[YOUR TASK] Transcribe exactly everything in the data below from the line containing "after each step." down to the line containing "the segment is", both lines included and nothing further.

************

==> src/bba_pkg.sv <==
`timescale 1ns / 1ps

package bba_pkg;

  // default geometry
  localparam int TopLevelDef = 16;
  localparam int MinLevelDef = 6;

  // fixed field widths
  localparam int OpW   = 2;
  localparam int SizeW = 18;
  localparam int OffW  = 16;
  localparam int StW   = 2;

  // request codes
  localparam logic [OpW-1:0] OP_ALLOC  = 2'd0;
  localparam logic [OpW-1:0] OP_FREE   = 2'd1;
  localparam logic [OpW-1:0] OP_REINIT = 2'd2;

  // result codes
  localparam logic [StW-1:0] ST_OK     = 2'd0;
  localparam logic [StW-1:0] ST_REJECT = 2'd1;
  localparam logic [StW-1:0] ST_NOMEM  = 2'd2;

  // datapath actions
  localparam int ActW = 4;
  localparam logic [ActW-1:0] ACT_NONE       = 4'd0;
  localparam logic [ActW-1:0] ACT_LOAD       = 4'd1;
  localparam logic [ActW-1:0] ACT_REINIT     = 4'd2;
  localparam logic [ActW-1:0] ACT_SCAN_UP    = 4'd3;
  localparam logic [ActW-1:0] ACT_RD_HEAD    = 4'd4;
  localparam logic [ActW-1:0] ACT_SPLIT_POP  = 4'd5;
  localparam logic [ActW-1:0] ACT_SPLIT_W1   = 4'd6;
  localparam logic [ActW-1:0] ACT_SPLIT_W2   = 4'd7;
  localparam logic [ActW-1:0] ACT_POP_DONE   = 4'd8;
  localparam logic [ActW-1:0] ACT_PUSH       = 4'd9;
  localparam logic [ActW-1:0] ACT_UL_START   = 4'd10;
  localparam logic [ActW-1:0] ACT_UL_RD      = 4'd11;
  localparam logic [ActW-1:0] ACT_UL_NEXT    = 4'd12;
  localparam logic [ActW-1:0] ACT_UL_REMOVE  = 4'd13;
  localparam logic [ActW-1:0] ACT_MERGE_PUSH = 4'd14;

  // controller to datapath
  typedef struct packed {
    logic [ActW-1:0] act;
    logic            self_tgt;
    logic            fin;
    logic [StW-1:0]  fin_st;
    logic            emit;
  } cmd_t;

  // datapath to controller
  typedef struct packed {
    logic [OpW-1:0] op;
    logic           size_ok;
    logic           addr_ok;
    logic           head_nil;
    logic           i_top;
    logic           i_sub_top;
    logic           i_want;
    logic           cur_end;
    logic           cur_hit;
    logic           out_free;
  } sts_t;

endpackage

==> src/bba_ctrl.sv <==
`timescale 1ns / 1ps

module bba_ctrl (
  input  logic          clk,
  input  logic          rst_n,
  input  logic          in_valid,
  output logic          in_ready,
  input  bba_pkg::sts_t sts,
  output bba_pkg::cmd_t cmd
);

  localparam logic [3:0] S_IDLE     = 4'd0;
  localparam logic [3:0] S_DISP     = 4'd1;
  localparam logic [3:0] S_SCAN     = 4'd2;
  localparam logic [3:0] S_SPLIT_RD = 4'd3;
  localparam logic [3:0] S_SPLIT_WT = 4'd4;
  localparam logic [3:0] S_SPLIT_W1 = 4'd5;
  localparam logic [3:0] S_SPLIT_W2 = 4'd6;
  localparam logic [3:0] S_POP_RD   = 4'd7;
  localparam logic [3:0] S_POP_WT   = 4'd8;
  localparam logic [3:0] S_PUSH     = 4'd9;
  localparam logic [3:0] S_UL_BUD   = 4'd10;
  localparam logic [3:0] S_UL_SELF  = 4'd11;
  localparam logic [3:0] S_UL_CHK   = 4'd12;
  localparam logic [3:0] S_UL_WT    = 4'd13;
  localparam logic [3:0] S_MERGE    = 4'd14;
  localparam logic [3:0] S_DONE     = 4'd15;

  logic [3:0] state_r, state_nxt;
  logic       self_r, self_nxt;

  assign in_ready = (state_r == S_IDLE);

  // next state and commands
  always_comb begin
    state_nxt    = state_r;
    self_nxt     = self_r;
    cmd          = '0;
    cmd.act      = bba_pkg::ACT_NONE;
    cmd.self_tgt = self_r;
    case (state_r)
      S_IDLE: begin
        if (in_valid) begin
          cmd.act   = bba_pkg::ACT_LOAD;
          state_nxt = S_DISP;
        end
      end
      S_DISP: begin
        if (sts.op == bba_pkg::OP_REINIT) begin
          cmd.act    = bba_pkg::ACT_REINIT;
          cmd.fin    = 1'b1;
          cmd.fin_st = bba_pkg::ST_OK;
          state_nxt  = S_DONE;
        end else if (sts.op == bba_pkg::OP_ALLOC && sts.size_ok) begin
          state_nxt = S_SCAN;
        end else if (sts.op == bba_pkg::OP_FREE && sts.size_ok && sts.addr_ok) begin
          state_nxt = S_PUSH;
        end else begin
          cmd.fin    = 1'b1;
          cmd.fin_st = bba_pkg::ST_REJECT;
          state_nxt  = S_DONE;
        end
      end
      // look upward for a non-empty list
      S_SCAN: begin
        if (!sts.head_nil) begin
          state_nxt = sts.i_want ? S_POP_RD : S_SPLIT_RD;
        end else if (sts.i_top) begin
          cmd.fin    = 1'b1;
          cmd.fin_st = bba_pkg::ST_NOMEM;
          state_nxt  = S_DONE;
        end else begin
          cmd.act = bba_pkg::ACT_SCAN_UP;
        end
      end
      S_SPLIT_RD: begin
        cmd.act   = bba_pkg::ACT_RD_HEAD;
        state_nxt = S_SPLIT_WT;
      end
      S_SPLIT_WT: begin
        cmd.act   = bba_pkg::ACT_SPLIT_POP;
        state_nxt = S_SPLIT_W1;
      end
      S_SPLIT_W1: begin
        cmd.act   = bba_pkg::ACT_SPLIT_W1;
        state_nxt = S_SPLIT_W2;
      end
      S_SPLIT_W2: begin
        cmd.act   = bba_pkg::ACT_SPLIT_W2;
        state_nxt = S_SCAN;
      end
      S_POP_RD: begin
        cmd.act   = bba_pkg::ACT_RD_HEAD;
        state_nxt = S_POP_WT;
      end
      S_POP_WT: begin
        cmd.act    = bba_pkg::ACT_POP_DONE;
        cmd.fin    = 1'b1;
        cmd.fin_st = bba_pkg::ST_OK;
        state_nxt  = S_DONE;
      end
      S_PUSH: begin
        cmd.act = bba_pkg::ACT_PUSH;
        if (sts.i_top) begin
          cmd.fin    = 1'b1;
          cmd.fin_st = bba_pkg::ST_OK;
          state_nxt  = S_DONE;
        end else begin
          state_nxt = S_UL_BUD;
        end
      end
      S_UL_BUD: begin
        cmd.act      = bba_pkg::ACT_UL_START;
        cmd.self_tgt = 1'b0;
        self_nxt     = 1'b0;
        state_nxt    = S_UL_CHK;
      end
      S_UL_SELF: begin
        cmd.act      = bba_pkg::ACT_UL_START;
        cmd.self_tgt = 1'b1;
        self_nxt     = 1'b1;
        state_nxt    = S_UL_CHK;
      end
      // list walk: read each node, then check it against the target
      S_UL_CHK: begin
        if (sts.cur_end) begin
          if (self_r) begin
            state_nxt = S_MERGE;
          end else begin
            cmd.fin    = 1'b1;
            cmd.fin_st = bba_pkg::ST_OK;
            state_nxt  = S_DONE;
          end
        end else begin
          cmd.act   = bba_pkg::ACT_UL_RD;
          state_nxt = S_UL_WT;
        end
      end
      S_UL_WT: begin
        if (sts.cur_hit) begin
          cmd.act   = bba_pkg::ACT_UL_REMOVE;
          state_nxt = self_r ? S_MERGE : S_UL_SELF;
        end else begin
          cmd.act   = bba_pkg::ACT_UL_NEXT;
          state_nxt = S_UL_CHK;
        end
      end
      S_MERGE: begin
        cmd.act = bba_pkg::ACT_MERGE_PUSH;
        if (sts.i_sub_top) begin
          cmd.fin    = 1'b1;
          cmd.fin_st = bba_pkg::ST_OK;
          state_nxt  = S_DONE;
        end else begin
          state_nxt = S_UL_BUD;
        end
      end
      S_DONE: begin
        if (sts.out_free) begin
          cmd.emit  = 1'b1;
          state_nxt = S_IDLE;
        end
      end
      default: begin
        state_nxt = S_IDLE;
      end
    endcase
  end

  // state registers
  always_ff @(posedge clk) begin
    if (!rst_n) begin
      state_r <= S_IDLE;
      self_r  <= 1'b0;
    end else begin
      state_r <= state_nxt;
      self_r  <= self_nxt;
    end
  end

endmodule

************

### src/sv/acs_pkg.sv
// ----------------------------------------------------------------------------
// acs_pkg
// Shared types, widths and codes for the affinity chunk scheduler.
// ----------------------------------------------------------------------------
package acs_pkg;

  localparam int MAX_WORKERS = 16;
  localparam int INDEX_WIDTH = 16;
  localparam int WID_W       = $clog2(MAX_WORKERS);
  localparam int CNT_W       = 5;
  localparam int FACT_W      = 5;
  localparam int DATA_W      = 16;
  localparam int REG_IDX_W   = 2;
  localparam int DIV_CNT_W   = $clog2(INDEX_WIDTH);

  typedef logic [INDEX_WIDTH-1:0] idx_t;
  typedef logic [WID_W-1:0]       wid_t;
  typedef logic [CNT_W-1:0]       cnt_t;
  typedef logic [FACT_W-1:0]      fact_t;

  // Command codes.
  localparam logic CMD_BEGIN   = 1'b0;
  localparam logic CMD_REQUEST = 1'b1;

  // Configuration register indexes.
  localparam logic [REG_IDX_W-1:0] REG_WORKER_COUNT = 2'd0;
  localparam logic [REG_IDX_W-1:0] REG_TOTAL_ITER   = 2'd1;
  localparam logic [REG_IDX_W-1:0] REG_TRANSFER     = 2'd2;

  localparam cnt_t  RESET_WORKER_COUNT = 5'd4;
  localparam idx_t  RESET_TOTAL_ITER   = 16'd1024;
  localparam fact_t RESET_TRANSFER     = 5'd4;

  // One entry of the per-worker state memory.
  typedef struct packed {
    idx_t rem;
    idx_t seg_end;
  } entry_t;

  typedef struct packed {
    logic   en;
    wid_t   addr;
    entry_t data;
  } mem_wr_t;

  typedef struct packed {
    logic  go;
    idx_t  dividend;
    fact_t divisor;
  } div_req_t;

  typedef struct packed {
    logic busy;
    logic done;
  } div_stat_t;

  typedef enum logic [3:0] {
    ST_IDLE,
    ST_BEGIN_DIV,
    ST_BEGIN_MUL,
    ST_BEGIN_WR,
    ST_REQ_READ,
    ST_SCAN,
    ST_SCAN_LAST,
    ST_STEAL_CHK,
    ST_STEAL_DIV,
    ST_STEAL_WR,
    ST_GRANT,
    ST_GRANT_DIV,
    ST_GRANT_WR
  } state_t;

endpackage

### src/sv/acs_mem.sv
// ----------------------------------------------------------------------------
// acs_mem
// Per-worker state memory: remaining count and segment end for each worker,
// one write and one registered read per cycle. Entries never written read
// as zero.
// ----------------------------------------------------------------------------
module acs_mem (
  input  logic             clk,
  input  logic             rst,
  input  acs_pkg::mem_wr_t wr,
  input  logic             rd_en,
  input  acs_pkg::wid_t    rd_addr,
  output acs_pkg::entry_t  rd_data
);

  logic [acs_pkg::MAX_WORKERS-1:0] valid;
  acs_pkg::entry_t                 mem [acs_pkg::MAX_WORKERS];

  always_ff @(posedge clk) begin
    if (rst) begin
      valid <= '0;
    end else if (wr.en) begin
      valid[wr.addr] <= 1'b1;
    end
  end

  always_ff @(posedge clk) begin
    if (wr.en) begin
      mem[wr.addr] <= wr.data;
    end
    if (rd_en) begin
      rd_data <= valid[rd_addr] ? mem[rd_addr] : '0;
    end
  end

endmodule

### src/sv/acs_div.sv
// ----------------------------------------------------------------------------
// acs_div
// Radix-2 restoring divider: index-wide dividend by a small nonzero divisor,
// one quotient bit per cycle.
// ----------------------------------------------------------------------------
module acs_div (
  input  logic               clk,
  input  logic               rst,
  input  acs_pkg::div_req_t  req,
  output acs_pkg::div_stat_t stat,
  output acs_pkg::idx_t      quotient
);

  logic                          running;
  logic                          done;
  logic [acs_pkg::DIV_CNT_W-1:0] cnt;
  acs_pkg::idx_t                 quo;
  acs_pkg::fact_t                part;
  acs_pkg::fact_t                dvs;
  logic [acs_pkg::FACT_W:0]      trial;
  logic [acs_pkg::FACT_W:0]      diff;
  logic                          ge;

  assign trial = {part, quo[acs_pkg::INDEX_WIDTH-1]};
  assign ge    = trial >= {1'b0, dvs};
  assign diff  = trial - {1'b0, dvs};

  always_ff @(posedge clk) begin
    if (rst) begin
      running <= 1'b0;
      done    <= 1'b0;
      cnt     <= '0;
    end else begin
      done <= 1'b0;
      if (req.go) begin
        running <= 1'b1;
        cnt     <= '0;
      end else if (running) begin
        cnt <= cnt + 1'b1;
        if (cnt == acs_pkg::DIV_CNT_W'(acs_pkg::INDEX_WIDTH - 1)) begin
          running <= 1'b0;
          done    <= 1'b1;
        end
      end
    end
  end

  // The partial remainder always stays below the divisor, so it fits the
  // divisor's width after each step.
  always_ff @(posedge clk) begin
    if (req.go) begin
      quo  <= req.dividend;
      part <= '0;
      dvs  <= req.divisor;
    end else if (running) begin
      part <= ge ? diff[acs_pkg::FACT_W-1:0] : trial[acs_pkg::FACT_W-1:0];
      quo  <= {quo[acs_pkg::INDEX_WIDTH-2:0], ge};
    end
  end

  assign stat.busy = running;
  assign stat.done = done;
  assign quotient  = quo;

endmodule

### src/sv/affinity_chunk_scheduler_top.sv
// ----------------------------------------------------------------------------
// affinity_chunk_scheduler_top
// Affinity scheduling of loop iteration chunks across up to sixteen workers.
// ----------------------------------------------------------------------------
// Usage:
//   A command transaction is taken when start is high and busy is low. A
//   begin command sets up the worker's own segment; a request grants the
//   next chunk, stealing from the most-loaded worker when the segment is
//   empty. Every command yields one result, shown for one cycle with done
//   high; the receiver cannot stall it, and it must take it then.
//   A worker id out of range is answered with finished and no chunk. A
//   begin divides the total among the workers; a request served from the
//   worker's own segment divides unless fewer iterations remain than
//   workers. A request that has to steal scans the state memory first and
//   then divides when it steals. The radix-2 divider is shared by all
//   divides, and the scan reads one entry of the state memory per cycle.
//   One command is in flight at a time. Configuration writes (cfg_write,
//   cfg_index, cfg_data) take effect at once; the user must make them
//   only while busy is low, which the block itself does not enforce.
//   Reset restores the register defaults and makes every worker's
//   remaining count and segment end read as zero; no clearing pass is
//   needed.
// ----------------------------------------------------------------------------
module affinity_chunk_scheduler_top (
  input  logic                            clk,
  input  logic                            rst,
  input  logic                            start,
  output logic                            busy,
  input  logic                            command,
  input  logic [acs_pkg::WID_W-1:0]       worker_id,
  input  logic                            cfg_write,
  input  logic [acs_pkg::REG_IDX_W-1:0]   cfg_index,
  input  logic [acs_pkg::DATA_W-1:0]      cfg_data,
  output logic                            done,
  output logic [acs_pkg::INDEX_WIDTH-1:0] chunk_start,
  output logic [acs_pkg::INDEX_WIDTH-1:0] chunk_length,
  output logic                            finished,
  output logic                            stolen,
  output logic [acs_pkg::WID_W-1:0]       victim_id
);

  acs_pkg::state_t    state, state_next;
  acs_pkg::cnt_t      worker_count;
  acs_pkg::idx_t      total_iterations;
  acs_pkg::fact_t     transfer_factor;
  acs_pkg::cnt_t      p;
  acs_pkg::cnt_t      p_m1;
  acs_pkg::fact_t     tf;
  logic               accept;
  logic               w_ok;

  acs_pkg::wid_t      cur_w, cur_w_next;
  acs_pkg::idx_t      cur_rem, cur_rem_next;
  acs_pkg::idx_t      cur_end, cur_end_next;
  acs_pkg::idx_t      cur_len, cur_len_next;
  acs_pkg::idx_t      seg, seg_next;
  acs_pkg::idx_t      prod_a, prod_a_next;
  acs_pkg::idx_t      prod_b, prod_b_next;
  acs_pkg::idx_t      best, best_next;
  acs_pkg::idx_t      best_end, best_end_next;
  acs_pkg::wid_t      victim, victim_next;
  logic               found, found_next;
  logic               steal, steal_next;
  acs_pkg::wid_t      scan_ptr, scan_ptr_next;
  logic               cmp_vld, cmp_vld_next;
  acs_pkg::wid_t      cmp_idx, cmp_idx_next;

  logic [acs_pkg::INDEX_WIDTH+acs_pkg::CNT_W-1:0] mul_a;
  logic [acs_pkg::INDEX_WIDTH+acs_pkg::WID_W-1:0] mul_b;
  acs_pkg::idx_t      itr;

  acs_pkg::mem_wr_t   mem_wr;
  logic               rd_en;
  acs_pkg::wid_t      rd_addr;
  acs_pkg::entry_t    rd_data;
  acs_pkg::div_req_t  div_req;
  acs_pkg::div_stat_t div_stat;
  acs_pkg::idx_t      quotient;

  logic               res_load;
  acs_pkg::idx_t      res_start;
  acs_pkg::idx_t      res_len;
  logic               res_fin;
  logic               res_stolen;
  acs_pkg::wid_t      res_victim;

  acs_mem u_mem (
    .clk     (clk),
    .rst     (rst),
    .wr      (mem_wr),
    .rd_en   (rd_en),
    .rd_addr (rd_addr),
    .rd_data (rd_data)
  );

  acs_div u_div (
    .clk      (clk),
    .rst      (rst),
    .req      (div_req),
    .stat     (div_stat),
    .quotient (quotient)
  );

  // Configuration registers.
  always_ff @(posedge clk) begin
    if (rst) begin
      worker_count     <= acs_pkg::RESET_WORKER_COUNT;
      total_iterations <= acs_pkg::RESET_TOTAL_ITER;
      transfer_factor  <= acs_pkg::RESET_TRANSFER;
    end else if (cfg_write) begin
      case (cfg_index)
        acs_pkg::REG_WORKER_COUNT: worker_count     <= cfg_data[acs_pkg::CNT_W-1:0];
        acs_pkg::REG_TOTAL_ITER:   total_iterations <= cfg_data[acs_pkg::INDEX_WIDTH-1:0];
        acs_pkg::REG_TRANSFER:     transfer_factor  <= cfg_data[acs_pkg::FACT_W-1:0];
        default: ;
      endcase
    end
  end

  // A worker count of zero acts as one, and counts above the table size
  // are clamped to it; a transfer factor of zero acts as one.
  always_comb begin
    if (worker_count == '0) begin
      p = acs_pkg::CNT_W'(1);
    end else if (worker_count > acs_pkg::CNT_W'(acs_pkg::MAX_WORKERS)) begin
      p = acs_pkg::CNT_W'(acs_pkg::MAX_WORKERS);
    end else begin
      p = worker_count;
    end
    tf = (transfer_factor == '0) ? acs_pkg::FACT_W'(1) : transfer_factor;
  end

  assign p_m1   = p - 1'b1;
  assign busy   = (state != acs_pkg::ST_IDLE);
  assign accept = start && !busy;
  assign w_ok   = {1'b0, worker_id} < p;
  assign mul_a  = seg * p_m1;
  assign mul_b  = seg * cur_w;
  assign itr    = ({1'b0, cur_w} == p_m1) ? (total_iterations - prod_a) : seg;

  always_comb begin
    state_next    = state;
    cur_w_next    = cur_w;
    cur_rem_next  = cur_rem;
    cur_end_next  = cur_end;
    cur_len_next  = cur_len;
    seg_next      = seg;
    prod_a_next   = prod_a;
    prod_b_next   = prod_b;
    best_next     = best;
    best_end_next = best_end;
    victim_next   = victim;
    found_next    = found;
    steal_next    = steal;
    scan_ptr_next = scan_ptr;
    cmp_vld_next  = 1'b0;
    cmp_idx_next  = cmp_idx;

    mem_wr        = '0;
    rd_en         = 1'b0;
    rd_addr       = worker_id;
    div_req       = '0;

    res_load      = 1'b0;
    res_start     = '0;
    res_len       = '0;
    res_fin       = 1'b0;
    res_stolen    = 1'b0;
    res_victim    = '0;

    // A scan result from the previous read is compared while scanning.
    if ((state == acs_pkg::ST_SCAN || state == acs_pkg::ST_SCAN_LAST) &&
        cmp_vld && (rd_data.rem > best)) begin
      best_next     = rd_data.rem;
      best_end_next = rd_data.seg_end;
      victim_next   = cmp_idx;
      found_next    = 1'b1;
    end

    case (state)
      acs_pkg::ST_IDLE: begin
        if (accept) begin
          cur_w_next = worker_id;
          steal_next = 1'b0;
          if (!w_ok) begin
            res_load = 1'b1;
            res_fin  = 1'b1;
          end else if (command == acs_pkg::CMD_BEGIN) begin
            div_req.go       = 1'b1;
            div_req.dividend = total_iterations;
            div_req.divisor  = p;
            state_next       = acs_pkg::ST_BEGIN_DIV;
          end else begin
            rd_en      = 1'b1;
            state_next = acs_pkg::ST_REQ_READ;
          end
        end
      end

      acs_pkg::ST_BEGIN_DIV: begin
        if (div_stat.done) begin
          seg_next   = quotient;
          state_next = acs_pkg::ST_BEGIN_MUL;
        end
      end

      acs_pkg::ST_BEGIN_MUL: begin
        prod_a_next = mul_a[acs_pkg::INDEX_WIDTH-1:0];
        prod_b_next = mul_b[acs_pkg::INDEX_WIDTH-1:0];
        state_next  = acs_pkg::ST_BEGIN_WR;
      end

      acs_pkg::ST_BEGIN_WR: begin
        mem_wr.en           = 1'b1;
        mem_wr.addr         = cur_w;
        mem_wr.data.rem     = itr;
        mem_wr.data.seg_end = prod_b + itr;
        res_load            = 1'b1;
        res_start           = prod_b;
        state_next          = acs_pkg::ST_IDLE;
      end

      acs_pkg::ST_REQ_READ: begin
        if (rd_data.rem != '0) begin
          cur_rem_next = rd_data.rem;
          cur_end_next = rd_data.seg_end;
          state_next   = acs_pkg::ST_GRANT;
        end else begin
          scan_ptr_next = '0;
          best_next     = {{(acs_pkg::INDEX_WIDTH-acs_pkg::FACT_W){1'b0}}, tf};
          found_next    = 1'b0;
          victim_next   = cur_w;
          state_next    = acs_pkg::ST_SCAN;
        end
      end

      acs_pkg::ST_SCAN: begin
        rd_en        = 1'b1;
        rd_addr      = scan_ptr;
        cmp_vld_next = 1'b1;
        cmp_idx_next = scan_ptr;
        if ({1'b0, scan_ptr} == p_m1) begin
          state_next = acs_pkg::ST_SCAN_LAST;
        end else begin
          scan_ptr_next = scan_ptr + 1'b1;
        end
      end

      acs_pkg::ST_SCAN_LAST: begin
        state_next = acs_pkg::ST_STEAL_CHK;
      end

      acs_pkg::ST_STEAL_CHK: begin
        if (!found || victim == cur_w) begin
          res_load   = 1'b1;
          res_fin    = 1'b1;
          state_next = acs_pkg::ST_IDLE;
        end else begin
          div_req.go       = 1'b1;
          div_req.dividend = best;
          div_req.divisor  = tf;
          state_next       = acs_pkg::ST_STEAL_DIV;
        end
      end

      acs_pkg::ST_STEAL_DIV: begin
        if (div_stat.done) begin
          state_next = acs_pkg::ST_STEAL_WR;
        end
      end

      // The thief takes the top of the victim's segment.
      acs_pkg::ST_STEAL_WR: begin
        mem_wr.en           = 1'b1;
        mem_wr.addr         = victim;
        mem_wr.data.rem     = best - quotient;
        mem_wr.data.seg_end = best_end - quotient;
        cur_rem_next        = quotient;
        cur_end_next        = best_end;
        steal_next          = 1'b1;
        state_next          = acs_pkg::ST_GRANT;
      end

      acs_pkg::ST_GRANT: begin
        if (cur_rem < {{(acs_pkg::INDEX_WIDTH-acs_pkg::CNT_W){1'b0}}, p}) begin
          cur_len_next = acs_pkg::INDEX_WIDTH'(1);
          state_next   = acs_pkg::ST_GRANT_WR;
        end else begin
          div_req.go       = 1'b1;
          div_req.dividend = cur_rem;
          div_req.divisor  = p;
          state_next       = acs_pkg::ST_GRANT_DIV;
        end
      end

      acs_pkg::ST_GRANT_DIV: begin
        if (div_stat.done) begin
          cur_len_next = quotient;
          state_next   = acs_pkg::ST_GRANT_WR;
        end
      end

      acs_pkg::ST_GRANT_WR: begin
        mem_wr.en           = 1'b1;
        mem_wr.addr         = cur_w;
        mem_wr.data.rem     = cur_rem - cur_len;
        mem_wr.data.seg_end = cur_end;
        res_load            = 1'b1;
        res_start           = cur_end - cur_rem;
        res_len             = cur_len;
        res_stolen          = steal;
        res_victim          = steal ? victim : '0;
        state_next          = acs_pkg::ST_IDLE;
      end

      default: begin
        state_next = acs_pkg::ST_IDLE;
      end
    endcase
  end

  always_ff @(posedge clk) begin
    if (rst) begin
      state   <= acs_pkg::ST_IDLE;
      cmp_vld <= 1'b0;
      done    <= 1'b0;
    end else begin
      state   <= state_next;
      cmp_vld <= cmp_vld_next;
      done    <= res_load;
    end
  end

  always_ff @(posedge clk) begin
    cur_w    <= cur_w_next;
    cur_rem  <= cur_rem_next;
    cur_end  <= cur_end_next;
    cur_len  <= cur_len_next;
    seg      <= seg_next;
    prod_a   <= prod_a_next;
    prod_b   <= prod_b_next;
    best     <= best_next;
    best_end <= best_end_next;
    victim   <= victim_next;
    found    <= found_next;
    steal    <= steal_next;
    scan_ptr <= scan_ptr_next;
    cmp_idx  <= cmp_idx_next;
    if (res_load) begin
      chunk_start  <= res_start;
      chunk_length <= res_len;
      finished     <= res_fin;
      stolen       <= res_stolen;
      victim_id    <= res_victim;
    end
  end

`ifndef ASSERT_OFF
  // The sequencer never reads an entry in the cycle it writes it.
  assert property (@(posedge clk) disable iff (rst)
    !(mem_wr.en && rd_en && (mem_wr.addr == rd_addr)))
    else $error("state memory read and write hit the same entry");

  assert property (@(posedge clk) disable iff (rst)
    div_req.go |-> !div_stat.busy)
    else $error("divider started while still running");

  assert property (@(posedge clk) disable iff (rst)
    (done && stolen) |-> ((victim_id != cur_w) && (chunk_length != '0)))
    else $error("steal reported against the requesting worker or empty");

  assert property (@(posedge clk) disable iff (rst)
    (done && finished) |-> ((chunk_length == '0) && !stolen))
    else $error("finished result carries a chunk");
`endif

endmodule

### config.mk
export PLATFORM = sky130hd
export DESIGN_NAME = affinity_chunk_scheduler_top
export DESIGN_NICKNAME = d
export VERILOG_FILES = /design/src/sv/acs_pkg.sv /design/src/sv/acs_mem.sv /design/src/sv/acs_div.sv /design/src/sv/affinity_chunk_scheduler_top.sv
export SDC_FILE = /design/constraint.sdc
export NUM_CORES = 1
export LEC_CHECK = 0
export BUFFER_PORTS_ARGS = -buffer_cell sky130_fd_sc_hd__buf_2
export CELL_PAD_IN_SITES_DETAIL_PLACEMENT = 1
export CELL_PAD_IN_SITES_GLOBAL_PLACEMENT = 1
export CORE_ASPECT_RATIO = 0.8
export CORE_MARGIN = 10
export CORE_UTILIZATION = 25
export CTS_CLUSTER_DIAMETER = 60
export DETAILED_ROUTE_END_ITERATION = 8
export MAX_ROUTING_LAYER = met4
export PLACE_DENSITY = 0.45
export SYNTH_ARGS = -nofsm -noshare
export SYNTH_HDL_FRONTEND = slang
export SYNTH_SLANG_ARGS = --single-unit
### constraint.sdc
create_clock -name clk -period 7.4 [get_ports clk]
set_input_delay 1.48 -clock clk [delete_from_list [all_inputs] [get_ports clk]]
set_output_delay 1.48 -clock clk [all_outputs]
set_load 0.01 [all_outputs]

************

[EXERCISE OUTPUT]
  // divisor's width after each step.
  always_ff @(posedge clk) begin
    if (req.go) begin
      quo  <= req.dividend;
      part <= '0;
      dvs  <= req.divisor;
    end else if (running) begin
      part <= ge ? diff[acs_pkg::FACT_W-1:0] : trial[acs_pkg::FACT_W-1:0];
      quo  <= {quo[acs_pkg::INDEX_WIDTH-2:0], ge};
    end
  end

  assign stat.busy = running;
  assign stat.done = done;
  assign quotient  = quo;

endmodule

### src/sv/affinity_chunk_scheduler_top.sv
// ----------------------------------------------------------------------------
// affinity_chunk_scheduler_top
// Affinity scheduling of loop iteration chunks across up to sixteen workers.
// ----------------------------------------------------------------------------
// Usage:
//   A command transaction is taken when start is high and busy is low. A
//   begin command sets up the worker's own segment; a request grants the
//   next chunk, stealing from the most-loaded worker when the segment is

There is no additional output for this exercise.